Coordinative Activities of STAT3 Inhibitor BP-1-102 and Sorafenib Against Proliferation, Angiogenesis and EMT in Hepatocellular Carcinoma

Abstract

Abstract Sorafenib, the only standard chemotherapeutic drug for unresectable hepatocellular carcinoma (HCC), exerted unsatisfactory efficacy and resistance in HCC treatment, raising the urgent need to develop effective therapeutic strategies. Based on clinical studies where constitutively activated signal transducer and activator of transcription 3 (STAT3) was observed in patients resistant to sorafenib, we evaluated if an “add-on” strategy can be developed using STAT3 inhibitor, BP-1-102, to potentiate therapeutic outcomes.

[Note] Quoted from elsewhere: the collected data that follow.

[src/design/multi_channel_tick_timer_top_macros.svh]
// ----------------------------------------------------------------------------
// Assertion macros for the multi-channel tick timer
// Shared concurrent assertion forms, clocked on aclk and disabled in reset.
// ----------------------------------------------------------------------------
`ifndef MULTI_CHANNEL_TICK_TIMER_TOP_MACROS_SVH
`define MULTI_CHANNEL_TICK_TIMER_TOP_MACROS_SVH

// Same-cycle implication.
`define MCTT_ASSERT_IMP(label, ante, cons, msg) \
    label: assert property (@(posedge aclk) disable iff (!aresetn) (ante) |-> (cons)) \
        else $error(msg);

// Next-cycle implication.
`define MCTT_ASSERT_NXT(label, ante, cons, msg) \
    label: assert property (@(posedge aclk) disable iff (!aresetn) (ante) |=> (cons)) \
        else $error(msg);

`endif

[src/design/mctt_pkg.sv]
// ----------------------------------------------------------------------------
// mctt_pkg
// Function codes, register indexes and shared types of the tick timer.
// ----------------------------------------------------------------------------
package mctt_pkg;

    localparam int FUNC_W     = 3;
    localparam int CFG_IDX_W  = 2;
    localparam int CFG_DATA_W = 16;
    localparam int DELAY_W    = 16;
    localparam int SWMASK_W   = 8;
    localparam int WIDE_CNT_W = 32;
    localparam int WIDE_PRT_W = 16;
    localparam int REQ_W      = 3;

    typedef logic [FUNC_W-1:0]    func_t;
    typedef logic [CFG_IDX_W-1:0] cfg_idx_t;
    typedef logic [REQ_W-1:0]     req_t;

    localparam func_t FN_TICK           = 3'd0;
    localparam func_t FN_SCROLL_START   = 3'd1;
    localparam func_t FN_SCROLL_STOP    = 3'd2;
    localparam func_t FN_DEBOUNCE_START = 3'd3;
    localparam func_t FN_DEBOUNCE_STOP  = 3'd4;
    localparam func_t FN_BEEP_START     = 3'd5;
    localparam func_t FN_BEEP_STOP      = 3'd6;

    localparam cfg_idx_t REG_DEBOUNCE_DELAY = 2'd0;
    localparam cfg_idx_t REG_SWITCH_MASK    = 2'd1;

    localparam logic [DELAY_W-1:0]  DEBOUNCE_DELAY_RST = 16'd2;
    localparam logic [SWMASK_W-1:0] SWITCH_MASK_RST    = 8'd3;

    localparam int REQ_SCROLL_BIT   = 0;
    localparam int REQ_DEBOUNCE_BIT = 1;
    localparam int REQ_BEEP_BIT     = 2;
    localparam req_t REQ_NONE       = 3'b000;

    typedef struct packed {
        logic scroll_expired;
        logic switch_changed;
        logic rearm_switch_irq;
        logic beep_done;
        logic wake;
        logic tick_enable;
    } result_flags_t;

endpackage

[src/design/mctt_in_reg.sv]
// ----------------------------------------------------------------------------
// mctt_in_reg
// Input register of the timer: captures one request and holds it until the
// result stage has room.
// ----------------------------------------------------------------------------
module mctt_in_reg #(
    parameter int COUNT_WIDTH = 16,
    parameter int PORT_WIDTH  = 8
) (
    input  logic                     aclk,
    input  logic                     aresetn,
    input  logic                     in_valid_i,
    output logic                     in_ready_o,
    input  mctt_pkg::func_t          func_i,
    input  logic [COUNT_WIDTH-1:0]   length_i,
    input  logic [PORT_WIDTH-1:0]    port_in_i,
    input  logic                     out_space_i,
    output logic                     advance_o,
    output mctt_pkg::func_t          func_o,
    output logic [COUNT_WIDTH-1:0]   length_o,
    output logic [PORT_WIDTH-1:0]    port_in_o
);
    import mctt_pkg::*;

    logic                   valid_reg;
    func_t                  func_reg;
    logic [COUNT_WIDTH-1:0] length_reg;
    logic [PORT_WIDTH-1:0]  port_reg;

    assign advance_o  = valid_reg && out_space_i;
    assign in_ready_o = !valid_reg || advance_o;

    always_ff @(posedge aclk) begin
        if (!aresetn) begin
            valid_reg <= 1'b0;
        end else if (in_ready_o) begin
            valid_reg <= in_valid_i;
        end
    end

    always_ff @(posedge aclk) begin
        if (in_ready_o && in_valid_i) begin
            func_reg   <= func_i;
            length_reg <= length_i;
            port_reg   <= port_in_i;
        end
    end

    assign func_o    = func_reg;
    assign length_o  = length_reg;
    assign port_in_o = port_reg;

endmodule

[src/design/mctt_core.sv]
// ----------------------------------------------------------------------------
// mctt_core
// Timer state, configuration registers and the per-request update logic.
// ----------------------------------------------------------------------------
`include "multi_channel_tick_timer_top_macros.svh"

module mctt_core #(
    parameter int COUNT_WIDTH = 16,
    parameter int PORT_WIDTH  = 8
) (
    input  logic                        aclk,
    input  logic                        aresetn,
    input  logic                        cfg_valid_i,
    input  mctt_pkg::cfg_idx_t          cfg_index_i,
    input  logic [mctt_pkg::CFG_DATA_W-1:0] cfg_data_i,
    input  logic                        step_i,
    input  mctt_pkg::func_t             func_i,
    input  logic [COUNT_WIDTH-1:0]      length_i,
    input  logic [PORT_WIDTH-1:0]       port_in_i,
    output mctt_pkg::result_flags_t     flags_o,
    output logic [PORT_WIDTH-1:0]       switch_levels_o
);
    import mctt_pkg::*;

    logic [DELAY_W-1:0]     delay_reg;
    logic [SWMASK_W-1:0]    swmask_reg;
    logic [COUNT_WIDTH-1:0] scroll_count_reg, scroll_count_next;
    logic [COUNT_WIDTH-1:0] scroll_period_reg, scroll_period_next;
    logic [COUNT_WIDTH-1:0] debounce_count_reg, debounce_count_next;
    logic [COUNT_WIDTH-1:0] beep_count_reg, beep_count_next;
    req_t                   req_reg, req_next;
    logic [PORT_WIDTH-1:0]  switch_state_reg, switch_state_next;

    logic [WIDE_CNT_W-1:0]  delay_wide;
    logic [WIDE_PRT_W-1:0]  swmask_wide;
    logic [COUNT_WIDTH-1:0] delay_load;
    logic [PORT_WIDTH-1:0]  swmask;
    logic                   tick;
    logic                   scroll_hit;
    logic                   debounce_hit;
    logic                   beep_hit;
    logic                   port_differs;

    always_ff @(posedge aclk) begin
        if (!aresetn) begin
            delay_reg  <= DEBOUNCE_DELAY_RST;
            swmask_reg <= SWITCH_MASK_RST;
        end else if (cfg_valid_i) begin
            case (cfg_index_i)
                REG_DEBOUNCE_DELAY: delay_reg  <= cfg_data_i[DELAY_W-1:0];
                REG_SWITCH_MASK:    swmask_reg <= cfg_data_i[SWMASK_W-1:0];
                default: ;
            endcase
        end
    end

    assign delay_wide  = WIDE_CNT_W'(delay_reg);
    assign delay_load  = delay_wide[COUNT_WIDTH-1:0];
    assign swmask_wide = WIDE_PRT_W'(swmask_reg);
    assign swmask      = swmask_wide[PORT_WIDTH-1:0];

    // A tick only counts while some timer keeps the time base running.
    assign tick         = (func_i == FN_TICK) && (req_reg != REQ_NONE);
    assign scroll_hit   = tick && (scroll_count_reg == COUNT_WIDTH'(1));
    assign debounce_hit = tick && (debounce_count_reg == COUNT_WIDTH'(1));
    assign beep_hit     = tick && (beep_count_reg == COUNT_WIDTH'(1));
    assign port_differs = ((switch_state_reg ^ port_in_i) & swmask) != '0;

    always_comb begin
        scroll_count_next   = scroll_count_reg;
        scroll_period_next  = scroll_period_reg;
        debounce_count_next = debounce_count_reg;
        beep_count_next     = beep_count_reg;
        req_next            = req_reg;
        switch_state_next   = switch_state_reg;
        case (func_i)
            FN_TICK: begin
                if (tick) begin
                    if (scroll_hit) begin
                        scroll_count_next = scroll_period_reg;
                    end else if (scroll_count_reg != '0) begin
                        scroll_count_next = scroll_count_reg - COUNT_WIDTH'(1);
                    end
                    if (debounce_count_reg != '0) begin
                        debounce_count_next = debounce_count_reg - COUNT_WIDTH'(1);
                    end
                    if (debounce_hit) begin
                        req_next[REQ_DEBOUNCE_BIT] = 1'b0;
                        if (port_differs) begin
                            switch_state_next = port_in_i;
                        end
                    end
                    if (beep_count_reg != '0) begin
                        beep_count_next = beep_count_reg - COUNT_WIDTH'(1);
                    end
                    if (beep_hit) begin
                        req_next[REQ_BEEP_BIT] = 1'b0;
                    end
                end
            end
            FN_SCROLL_START: begin
                scroll_count_next          = length_i;
                scroll_period_next         = length_i;
                req_next[REQ_SCROLL_BIT]   = 1'b1;
            end
            FN_SCROLL_STOP: begin
                scroll_count_next          = '0;
                req_next[REQ_SCROLL_BIT]   = 1'b0;
            end
            FN_DEBOUNCE_START: begin
                debounce_count_next        = delay_load;
                req_next[REQ_DEBOUNCE_BIT] = 1'b1;
            end
            FN_DEBOUNCE_STOP: begin
                debounce_count_next        = '0;
                req_next[REQ_DEBOUNCE_BIT] = 1'b0;
            end
            FN_BEEP_START: begin
                beep_count_next            = length_i;
                req_next[REQ_BEEP_BIT]     = 1'b1;
            end
            FN_BEEP_STOP: begin
                beep_count_next            = '0;
                req_next[REQ_BEEP_BIT]     = 1'b0;
            end
            default: ;
        endcase
    end

    always_ff @(posedge aclk) begin
        if (!aresetn) begin
            scroll_count_reg   <= '0;
            scroll_period_reg  <= '0;
            debounce_count_reg <= '0;
            beep_count_reg     <= '0;
            req_reg            <= REQ_NONE;
            switch_state_reg   <= '0;
        end else if (step_i) begin
            scroll_count_reg   <= scroll_count_next;
            scroll_period_reg  <= scroll_period_next;
            debounce_count_reg <= debounce_count_next;
            beep_count_reg     <= beep_count_next;
            req_reg            <= req_next;
            switch_state_reg   <= switch_state_next;
        end
    end

    always_comb begin
        flags_o.scroll_expired   = scroll_hit;
        flags_o.switch_changed   = debounce_hit && port_differs;
        flags_o.rearm_switch_irq = debounce_hit && !port_differs;
        flags_o.beep_done        = beep_hit;
        flags_o.wake             = scroll_hit || (debounce_hit && port_differs);
        flags_o.tick_enable      = req_next != REQ_NONE;
    end

    assign switch_levels_o = switch_state_next;

    `MCTT_ASSERT_NXT(a_idle_tick_holds, step_i && (func_i == FN_TICK) && (req_reg == REQ_NONE), $stable(scroll_count_reg) && $stable(debounce_count_reg) && $stable(beep_count_reg), "tick while idle changed a counter")
    `MCTT_ASSERT_NXT(a_debounce_release, step_i && debounce_hit, !req_reg[REQ_DEBOUNCE_BIT], "debounce expiry left its request bit set")
    `MCTT_ASSERT_NXT(a_switch_hold, !(step_i && flags_o.switch_changed), $stable(switch_state_reg), "switch state moved without a reported change")

endmodule

[src/design/mctt_out_reg.sv]
// ----------------------------------------------------------------------------
// mctt_out_reg
// Result register: holds one packed result until the consumer takes it.
// ----------------------------------------------------------------------------
module mctt_out_reg #(
    parameter int PORT_WIDTH = 8,
    parameter int DATA_W     = 16
) (
    input  logic                    aclk,
    input  logic                    aresetn,
    input  logic                    load_i,
    input  mctt_pkg::result_flags_t flags_i,
    input  logic [PORT_WIDTH-1:0]   switch_levels_i,
    output logic                    space_o,
    output logic                    m_tvalid,
    input  logic                    m_tready,
    output logic [DATA_W-1:0]       m_tdata
);
    import mctt_pkg::*;

    logic              valid_reg;
    logic [DATA_W-1:0] data_reg;

    assign space_o = !valid_reg || m_tready;

    always_ff @(posedge aclk) begin
        if (!aresetn) begin
            valid_reg <= 1'b0;
        end else if (space_o) begin
            valid_reg <= load_i;
        end
    end

    always_ff @(posedge aclk) begin
        if (space_o && load_i) begin
            data_reg <= DATA_W'({flags_i.tick_enable, flags_i.wake, flags_i.beep_done,
                                 switch_levels_i, flags_i.rearm_switch_irq,
                                 flags_i.switch_changed, flags_i.scroll_expired});
        end
    end

    assign m_tvalid = valid_reg;
    assign m_tdata  = data_reg;

endmodule

[src/design/multi_channel_tick_timer_top.sv]
// ----------------------------------------------------------------------------
// multi_channel_tick_timer_top
// Three tick-driven down-counters (periodic scroll, one-shot debounce,
// one-shot beep) on a shared time base, with a streaming request/result
// interface and a small configuration write port.
//
//   Channel | Direction | Handshake           | Contents
//   --------+-----------+---------------------+-------------------------------
//   s_      | in        | s_tvalid / s_tready | s_tuser func, s_tdata length,
//           |           |                     | port_in
//   m_      | out       | m_tvalid / m_tready | m_tdata flags and switch levels
//   cfg_    | in        | cfg_valid/cfg_ready | cfg_index, cfg_data
//
// A request is held in the input register and then moves into the result
// register, which drives m_tvalid and m_tdata until the result handshake.
// One request per cycle is sustained while m_tready stays high.
// Reset is synchronous on aresetn low: counters, request mask and switch
// state clear, and debounce_delay and switch_mask return to 2 and 3.
// A stall on m_tready backs up through the result register into the input
// register; s_tready falls only when both hold an unread request.
// ----------------------------------------------------------------------------
module multi_channel_tick_timer_top #(
    parameter int COUNT_WIDTH = 16,
    parameter int PORT_WIDTH  = 8
) (
    input  logic aclk,
    input  logic aresetn,

    // Request channel.
    input  logic s_tvalid,
    output logic s_tready,
    // s_tdata, low bit up: length [COUNT_WIDTH], port_in [PORT_WIDTH], zero fill.
    input  logic [((COUNT_WIDTH+PORT_WIDTH+7)/8)*8-1:0] s_tdata,
    // s_tuser: func [3].
    input  mctt_pkg::func_t s_tuser,

    // Result channel.
    output logic m_tvalid,
    input  logic m_tready,
    // m_tdata, low bit up: scroll_expired, switch_changed, rearm_switch_irq,
    // switch_levels [PORT_WIDTH], beep_done, wake, tick_enable, zero fill.
    output logic [((PORT_WIDTH+6+7)/8)*8-1:0] m_tdata,

    // Configuration writes: index 0 debounce_delay, index 1 switch_mask.
    input  logic                            cfg_valid,
    output logic                            cfg_ready,
    input  mctt_pkg::cfg_idx_t              cfg_index,
    input  logic [mctt_pkg::CFG_DATA_W-1:0] cfg_data
);
    import mctt_pkg::*;

    localparam int M_DATA_W = ((PORT_WIDTH + 6 + 7) / 8) * 8;

    logic                   out_space;
    logic                   advance;
    func_t                  item_func;
    logic [COUNT_WIDTH-1:0] item_length;
    logic [PORT_WIDTH-1:0]  item_port;
    result_flags_t          flags;
    logic [PORT_WIDTH-1:0]  switch_levels;

    // Always writable; writes are issued only while idle by the user, unchecked.
    assign cfg_ready = 1'b1;

    mctt_in_reg #(
        .COUNT_WIDTH (COUNT_WIDTH),
        .PORT_WIDTH  (PORT_WIDTH)
    ) u_in_reg (
        .aclk        (aclk),
        .aresetn     (aresetn),
        .in_valid_i  (s_tvalid),
        .in_ready_o  (s_tready),
        .func_i      (s_tuser),
        .length_i    (s_tdata[COUNT_WIDTH-1:0]),
        .port_in_i   (s_tdata[COUNT_WIDTH+PORT_WIDTH-1:COUNT_WIDTH]),
        .out_space_i (out_space),
        .advance_o   (advance),
        .func_o      (item_func),
        .length_o    (item_length),
        .port_in_o   (item_port)
    );

    // The timer state moves exactly when a request passes into the result
    // register, so results keep request order.
    mctt_core #(
        .COUNT_WIDTH (COUNT_WIDTH),
        .PORT_WIDTH  (PORT_WIDTH)
    ) u_core (
        .aclk            (aclk),
        .aresetn         (aresetn),
        .cfg_valid_i     (cfg_valid && cfg_ready),
        .cfg_index_i     (cfg_index),
        .cfg_data_i      (cfg_data),
        .step_i          (advance),
        .func_i          (item_func),
        .length_i        (item_length),
        .port_in_i       (item_port),
        .flags_o         (flags),
        .switch_levels_o (switch_levels)
    );

    mctt_out_reg #(
        .PORT_WIDTH (PORT_WIDTH),
        .DATA_W     (M_DATA_W)
    ) u_out_reg (
        .aclk            (aclk),
        .aresetn         (aresetn),
        .load_i          (advance),
        .flags_i         (flags),
        .switch_levels_i (switch_levels),
        .space_o         (out_space),
        .m_tvalid        (m_tvalid),
        .m_tready        (m_tready),
        .m_tdata         (m_tdata)
    );

endmodule
[config.mk]
export PLATFORM = sky130hd
export DESIGN_NAME = multi_channel_tick_timer_top
export DESIGN_NICKNAME = d
export VERILOG_FILES = /design/src/design/mctt_pkg.sv /design/src/design/mctt_in_reg.sv /design/src/design/mctt_core.sv /design/src/design/mctt_out_reg.sv /design/src/design/multi_channel_tick_timer_top.sv
export VERILOG_INCLUDE_DIRS = /design/src /design/src/design
export SDC_FILE = /design/constraint.sdc
export NUM_CORES = 1
export LEC_CHECK = 0
export ABC_CLOCK_PERIOD_IN_PS = 2800
export BUFFER_PORTS_ARGS = -buffer_cell sky130_fd_sc_hd__buf_2
export CAP_MARGIN = 20
export CORE_MARGIN = 2
export CORE_UTILIZATION = 59
export DETAILED_ROUTE_END_ITERATION = 10
export PLACE_DENSITY = 0.8
export SYNTH_ARGS = -nofsm -noshare
export SYNTH_HDL_FRONTEND = slang
export SYNTH_SLANG_ARGS = --single-unit
export TNS_END_PERCENT = 100
[constraint.sdc]
create_clock -name aclk -period 2.8 [get_ports aclk]
set_input_delay 0.56 -clock aclk [delete_from_list [all_inputs] [get_ports aclk]]
set_output_delay 0.56 -clock aclk [all_outputs]
set_load 0.03 [all_outputs]
==> metrics.csv, run 1 <==
stage,metric,value,unit
synthesis,synth_xor_area_share,3.02,%
critical_path,r2r_setup_slack,290,ps
placement,gp_congestion,0.975,
worst_hold_path,holdPathEnd,u_in_reg.length_o[15],
global_routing,grt_pass1_vias,6117,
synthesis,synth_top_family_by_area,simple AND/OR/NAND/NOR gates,
sta,hold_viol,0,
synthesis,synth_area_leaders,"dfxtp_1, edfxtp_1, nand2_1",
synthesis,synth_top_area_share,29.1,%
sta,slew_headroom,48.9,%
global_routing,globalRouteOverflowTotal,0,
floorplan,die_w,113,µm
drt,routedWlPerCell,18.8,µm
global_routing,grt_use_total,29.6,%
run_status,status,"finished, final reports clean",
cells_and_area,final_util,70.6,%
critical_path,worstRegToRegCells,6,
drt,final_antenna_net_count,0,
placement,io_buffers,65,
sta,drv_slew,0,
global_routing,grt_pass1_wl,30100,µm
synthesis,synth_edf_count,41,
critical_path,crit_path_end_kind,register,
cells_and_area,final_cells,976,
drt,drc,0,
drt,via_count,6394,
sta,fin_crit_sh,89.5,%
critical_path,start_kind,register,
sta,timing.fmax,0.399,GHz
critical_path,reg2reg_from,u_core.scroll_count_reg[10],
synthesis,synth_compound_area_share,19.9,%
critical_path,worst-path-max-fanout,17,
placement,pre_cts_slack,294,ps
floorplan,die_y,113,µm
power,p_leak,3.25,nW
synthesis,ys_seq_area_share,46.8,%
clock_network,cts.repair.resized,0,
power,power.density,681,mW/mm²
cells_and_area,fill_cells,816,
drt,drt_iter0_drc,875,
cells_and_area,multi_input_area,0.00344,mm²
global_routing,grt_start_max_net_pins,55,
synthesis,yosys.cell_types.count,72,
drt,via_per_inst,6.55,
cells_and_area,drive_above_1_share,19.5,%
sta,grt_setup_unrepaired,no,
drt,dr.pass1.iters,7,
floorplan,io_pins,69,
clock_network,cts_buffers,17,
drt,totalWireLength,18300,µm
sta,min_period,2510,ps
critical_path,critical_path_required,3100,ps
clock_network,cts_sinks,142,
synthesis,async_flop_share,0,%
cells_and_area,register_area,0.00325,mm²
cells_and_area,area_growth,16.3,%
placement,place_inst,942,
sta,whs,304,ps
sta,clock_skew,11.4,ps
clock_network,cts_hold_buffers,0,
synthesis,synthCells,759,
floorplan,start_util,60.7,%
synthesis,yosys_warnings,0,
floorplan,fp.dieArea,0.0127,mm²
floorplan,core_area,0.0115,mm²
floorplan,rows,39,
synthesis,synth_seq_cells,142,
synthesis,synthFlopType,dfxtp_1,
synthesis,synth.mux.area_fraction,4.03,%
worst_hold_path,hold_depth,1,
sta,setup_violations,0,
power,vdd_drop_max,616,µV
clock_network,clockBufferDepth,2,
clock_network,cts_setup_buffers,0,
sta,layout_setup_ws,293,ps
cells_and_area,fin_nets,878,
critical_path,reg2reg_to,u_core.scroll_count_reg[5],
clock_network,cts_tree,done,
sta,setup_tns,0,ps
critical_path,slowest_stage,nor4_1,
worst_hold_path,holdCritPathClass,input pin to register,
sta,worstMarginPinSlew,760,ps
worst_hold_path,hp-start,s_tdata[15],
clock_network,clkTransAtPathRegs,60,ps
synthesis,synthesis.area,0.00696,mm²
critical_path,path_cells,nor4_1 > and4_1 > a41oi_2 > buf_4 > o21ai_0 > a31oi_1,
critical_path,crit_path_max_incr_delay,560,ps
flow_run,cap_violations,0,
synthesis,synth-simple-area-share,20.4,%
synthesis,yosys.area_share.adder,1.62,%
synthesis,yosys.area.top_type,dfxtp_1,
clock_network,cts-root-buf,clkbuf_16,
critical_path,crit_type,register to register,
clock_network,h-tree-depth,4,
synthesis,syn_area_per_cell,9.17,µm²
critical_path,arrival,2810,ps
placement,hpwl,12400,µm
global_routing,antenna_found_initial,1,
clock_network,clock_insertion_delay_worst_skew,430,ps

This strategy aims to reduce sorafenib dosages to avoid adverse systemic reactions and inhibit carcinogenesis to prevent disease relapse. In this study, the in vitro effects of this strategy were examined using proliferation assay, invasion assay, tube formation assay, western analysis, etc. In vivo effects were studied using the ectopic and orthotopic HCC models in athymic BALB/c nude mice. Our results showed that the combination of sorafenib and BP-1-102 synergistically inhibited cellular proliferation, angiogenesis, progression of epithelial-mesenchymal transition (EMT), and metastasis both in vitro and in vivo. Mechanism studies revealed that BP-1-102 enhanced the therapeutic effect of sorafenib by coordinatively reducing the transcriptional level of oncogenic STAT3 by reversing the level of p-STAT3(Ser727) which was inhibited by sorafenib. Besides, our findings clearly indicated that STAT3 (Ser727) could repress the STAT3 (Tyr705) level and lead to decreased transcriptional activity of STAT3. Our findings indicate that STAT3 inhibitor is a highly potent sorafenib adjuvant in cancer therapy deserving further development.